But we would also note that the High Court’s decisions reflect not just judicial responses to the arguments and submissions before it, but also its own agency – the important role the Court must play itself. This is perhaps most telling in the case of Gypsy Jokers Motorcycle Club Inc v Commissioner of Police (2008), where it was only at the suggestion of the High Court that parties developed the more strained interpretation of the criminal intelligence provision that allowed the High Court to hold the institutional integrity of the state court was not undermined. It was an interpretation not advanced by the parties, or offered by the Court, in the decision of the Western Australian Supreme Court from where it came. This heralded an era of the High Court’s approach to the Kable principle that we describe in the book (at p 112) as follows:
… the Court might eschew Kable issues by reading statutory provisions in a way that avoided the more contentious areas.
It was an approach that was initiated by the High Court, and followed by parties in the subsequent cases. It also underscores Professor Gummow’s observations that, even when Kable appeared to be in decline, the Court maintained an important presence in shaping the Kable principles.
From Political to Legal Constitutionalism
Professor Delaney refers to the development of the Kable doctrine as representing a ‘shift’, from a period of political constitutionalism, where states were free to design their judicial branches, to one of legal constitutionalism, with judicially enforceable standards of judicial integrity.
This shift also represents a shift in the elevation of values by the Court. A system of political constitutionalism allows for state parliamentary innovation, and thus the elevation of judicial federalism values. A system of legal constitutionalism creates, as does any constitutional limitation on power, a limit on legislative design at the state level.
The Kable principle poses a particular challenge in this respect. There is the rigidity inherent in the doctrine itself, drawing on ideas of integrity and minimum standards. There is the ambiguity that is latent and, the High Court tells us, intentionally unresolved, so as to act as a prophylactic restraint on state parliamentary power.
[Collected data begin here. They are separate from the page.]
<file path="src/rtl/verificador_pista_param.sv">
// verificador_pista_param: parametrised robot-track sequence checker.
// Takes one digit per rising edge of insere and compares it with an
// N_DIGITS-long track. It counts mismatches against an error budget and
// reports the result on two LEDs and a seven-segment display.
// Optional feature macro: PISTA_PROG_EN. When it is defined, the track can be
// loaded at run time while the checker is idle, using carrega=1.
`timescale 1ns/1ps

module verificador_pista_param #(
    parameter int N_DIGITS  = 6,
    parameter int DIGIT_W   = 4,
    parameter int MAX_ERROS = 3,
    parameter logic [N_DIGITS*DIGIT_W-1:0] PISTA = 24'h590060
) (
    input  logic                               clk,
    input  logic                               reset,
    input  logic [DIGIT_W-1:0]                 numero,
    input  logic                               insere,
    input  logic                               carrega,
    output logic                               ledErro,
    output logic                               ledSucesso,
    output logic [6:0]                         display,
    output logic [3:0]                         posicao,
    output logic [$clog2(MAX_ERROS+1)-1:0]     erros,
    output logic [2:0]                         estado
);

    localparam int EW = $clog2(MAX_ERROS+1);

    localparam logic [2:0] INICIAL         = 3'd0;
    localparam logic [2:0] VERIFICACAO     = 3'd1;
    localparam logic [2:0] SUCESSO_TOTAL   = 3'd2;
    localparam logic [2:0] SUCESSO_PARCIAL = 3'd3;
    localparam logic [2:0] FALHA           = 3'd4;

    localparam logic [3:0]    ULTIMA   = 4'(N_DIGITS - 1);
    localparam logic [EW-1:0] LIMITE   = EW'(MAX_ERROS);

    logic [2:0]         estado_q, estado_d;
    logic [3:0]         posicao_q, posicao_d;
    logic [EW-1:0]      erros_q, erros_d;
    logic               ledErro_q, ledErro_d;
    logic               insere_q;

    logic               evento;
    logic               avaliar;
    logic [EW-1:0]      errosMais;
    logic [DIGIT_W-1:0] digitoEsperado;
    logic [DIGIT_W-1:0] trackDigits [N_DIGITS];

    assign evento    = insere & ~insere_q;
    assign errosMais = erros_q + EW'(1);

`ifdef PISTA_PROG_EN
    logic [DIGIT_W-1:0] track_q [N_DIGITS];
    logic [DIGIT_W-1:0] track_d [N_DIGITS];
    logic [3:0]         ptr_q, ptr_d;

    // Programmable track storage and write pointer, reloaded from PISTA on reset.
    always_ff @(posedge clk or posedge reset) begin
        if (reset) begin
            for (int i = 0; i < N_DIGITS; i++) begin
                track_q[i] <= PISTA[(N_DIGITS-1-i)*DIGIT_W +: DIGIT_W];
            end
            ptr_q <= 4'd0;
        end else begin
            track_q <= track_d;
            ptr_q   <= ptr_d;
        end
    end

    // Track digits come from the register array when programming is enabled.
    always_comb begin
        trackDigits = track_q;
    end
`else
    logic unusedCarrega;
    assign unusedCarrega = carrega;

    // Without programming, digit i is the i-th field of PISTA, MSB first.
    always_comb begin
        for (int i = 0; i < N_DIGITS; i++) begin
            trackDigits[i] = PISTA[(N_DIGITS-1-i)*DIGIT_W +: DIGIT_W];
        end
    end
`endif

    // Select the digit expected at the current position.
    always_comb begin
        digitoEsperado = '0;
        for (int i = 0; i < N_DIGITS; i++) begin
            if (posicao_q == 4'(i)) begin
                digitoEsperado = trackDigits[i];
            end
        end
    end

    // Next-state logic: program, evaluate a digit, or ignore the event.
    always_comb begin
        estado_d  = estado_q;
        posicao_d = posicao_q;
        erros_d   = erros_q;
        ledErro_d = ledErro_q;
        avaliar   = 1'b0;
`ifdef PISTA_PROG_EN
        track_d   = track_q;
        ptr_d     = ptr_q;
`endif
        case (estado_q)
            INICIAL: begin
                if (evento) begin
`ifdef PISTA_PROG_EN
                    if (carrega) begin
                        for (int i = 0; i < N_DIGITS; i++) begin
                            if (ptr_q == 4'(i)) begin
                                track_d[i] = numero;
                            end
                        end
                        ptr_d = (ptr_q == ULTIMA) ? 4'd0 : ptr_q + 4'd1;
                    end else begin
                        avaliar = 1'b1;
                    end
`else
                    avaliar = 1'b1;
`endif
                end
            end
            VERIFICACAO: begin
                if (evento) begin
                    avaliar = 1'b1;
                end
            end
            default: begin
            end
        endcase

        if (avaliar) begin
            if (numero == digitoEsperado) begin
                posicao_d = posicao_q + 4'd1;
                ledErro_d = 1'b0;
                if (posicao_q == ULTIMA) begin
                    estado_d = (erros_q == '0) ? SUCESSO_TOTAL : SUCESSO_PARCIAL;
                end else begin
                    estado_d = VERIFICACAO;
                end
            end else begin
                erros_d   = errosMais;
                ledErro_d = 1'b1;
                estado_d  = (errosMais == LIMITE) ? FALHA : VERIFICACAO;
            end
        end
    end

    // Main state registers and the delayed copy of insere used for edge detection.
    always_ff @(posedge clk or posedge reset) begin
        if (reset) begin
            estado_q  <= INICIAL;
            posicao_q <= 4'd0;
            erros_q   <= '0;
            ledErro_q <= 1'b0;
            insere_q  <= 1'b0;
        end else begin
            estado_q  <= estado_d;
            posicao_q <= posicao_d;
            erros_q   <= erros_d;
            ledErro_q <= ledErro_d;
            insere_q  <= insere;
        end
    end

    // Seven-segment decode from registered state; segments are {g,f,e,d,c,b,a}.
    always_comb begin
        display = 7'b1000000;
        case (estado_q)
            VERIFICACAO: begin
                case (posicao_q)
                    4'd0:    display = 7'b0111111;
                    4'd1:    display = 7'b0000110;
                    4'd2:    display = 7'b1011011;
                    4'd3:    display = 7'b1001111;
                    4'd4:    display = 7'b1100110;
                    4'd5:    display = 7'b1101101;
                    4'd6:    display = 7'b1111101;
                    4'd7:    display = 7'b0000111;
                    4'd8:    display = 7'b1111111;
                    default: display = 7'b1000000;
                endcase
            end
            SUCESSO_TOTAL:   display = 7'b1101101;
            SUCESSO_PARCIAL: display = 7'b1110011;
            FALHA:           display = 7'b1110001;
            default:         display = 7'b1000000;
        endcase
    end

    assign ledErro    = ledErro_q;
    assign ledSucesso = (estado_q == SUCESSO_TOTAL) || (estado_q == SUCESSO_PARCIAL);
    assign posicao    = posicao_q;
    assign erros      = erros_q;
    assign estado     = estado_q;

endmodule

</file>
<file path="config.mk">
export PLATFORM = sky130hd
export DESIGN_NAME = dm_port_arbiter
export DESIGN_NICKNAME = d
export VERILOG_FILES = /design/src/rtl/dm_port_arbiter.sv
export SDC_FILE = /design/constraint.sdc
export NUM_CORES = 1
export LEC_CHECK = 0
export ABC_AREA = 1
export CORE_MARGIN = 3
export CORE_UTILIZATION = 34
export CTS_BUF_LIST = sky130_fd_sc_hd__clkbuf_16
export DETAILED_ROUTE_END_ITERATION = 7
export PLACE_DENSITY_LB_ADDON = 0.1
export SLEW_MARGIN = 20
export SYNTH_ARGS = -nofsm -noshare
export SYNTH_HDL_FRONTEND = slang
export SYNTH_SLANG_ARGS = --single-unit
</file>
<file path="constraint.sdc">
create_clock -name clk -period 4.29 [get_ports clk]
set_input_delay 0.858 -clock clk [delete_from_list [all_inputs] [get_ports clk]]
set_output_delay 0.858 -clock clk [all_outputs]
set_load 0.05 [all_outputs]
</file>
This elevation has the potential to stifle innovation, or to create policy distortion at the state and territory level. We suspected state and territory governments were giving Chapter III constraints a wide berth, avoiding options that were even constitutionally questionable, thereby rejecting some good policies that may well survive constitutional challenge.
The High Court cases give us limited information on this question. Publicly available sources such as second reading speeches give us a little more, but far from the complete picture. We wanted to know about the ‘prophylactic’ operation of Chapter III: policy options that were never pursued, and policy tweaks aimed at Chapter III compliance.
To find the hidden impact of Chapter III, we interviewed 48 state and territory law- and policy-makers. These included current and former Attorneys-General, Solicitors-General, government lawyers, parliamentary counsel, and policy advisors.
The interview data provided some support for that hypothesis. But it also revealed a far more complex reality. There was ample evidence of governments taking calculated constitutional risks after a careful cost-benefit analysis of a given policy. Participants spoke, too, of the political benefits of passing popular legislation even in the face of likely invalidity.
Acceptance of constitutional risk was related to a range of variables including the importance and political sensitivity of the relevant policy, the clarity and stability of the constitutional jurisprudence, and the internal culture of the government. There was much variation, too, across three case studies we explored: anti-organised crime law, specialist courts, and tribunal design.
Kable as a Backstop?
Professor Delaney asks us whether there is an assumption in our analysis that, ‘If the legislatures did the tough rights analysis work themselves, the results would be normatively better than the regime created by Kable’?
Our analysis reveals that there are examples of this occurring: in the absence of a High Court finding of the minimum requirements of Kable, or in jurisdictions where there are explicit rights-deliberative schemes, the state Parliaments have enacted legislative schemes that are more rights-protective than those schemes that follow High Court Kable decisions. Kable decisions do set a minimum “backstop”, but this backstop can be less than state Parliaments might have set following their own rights-policy analysis.
But, we also take Professor Delaney’s point, that ‘… an anxious reader might wonder: How can we be sure of this assumption?’ Our data also demonstrates that policy and law makers and their advisers are themselves aware of the political imperatives to pursue tough on law and order policies, to the detriment of rights protections. As Professor Delaney notes, ‘federalism has a dark side. Federalism can facilitate and perpetuate stable pockets of injustice.’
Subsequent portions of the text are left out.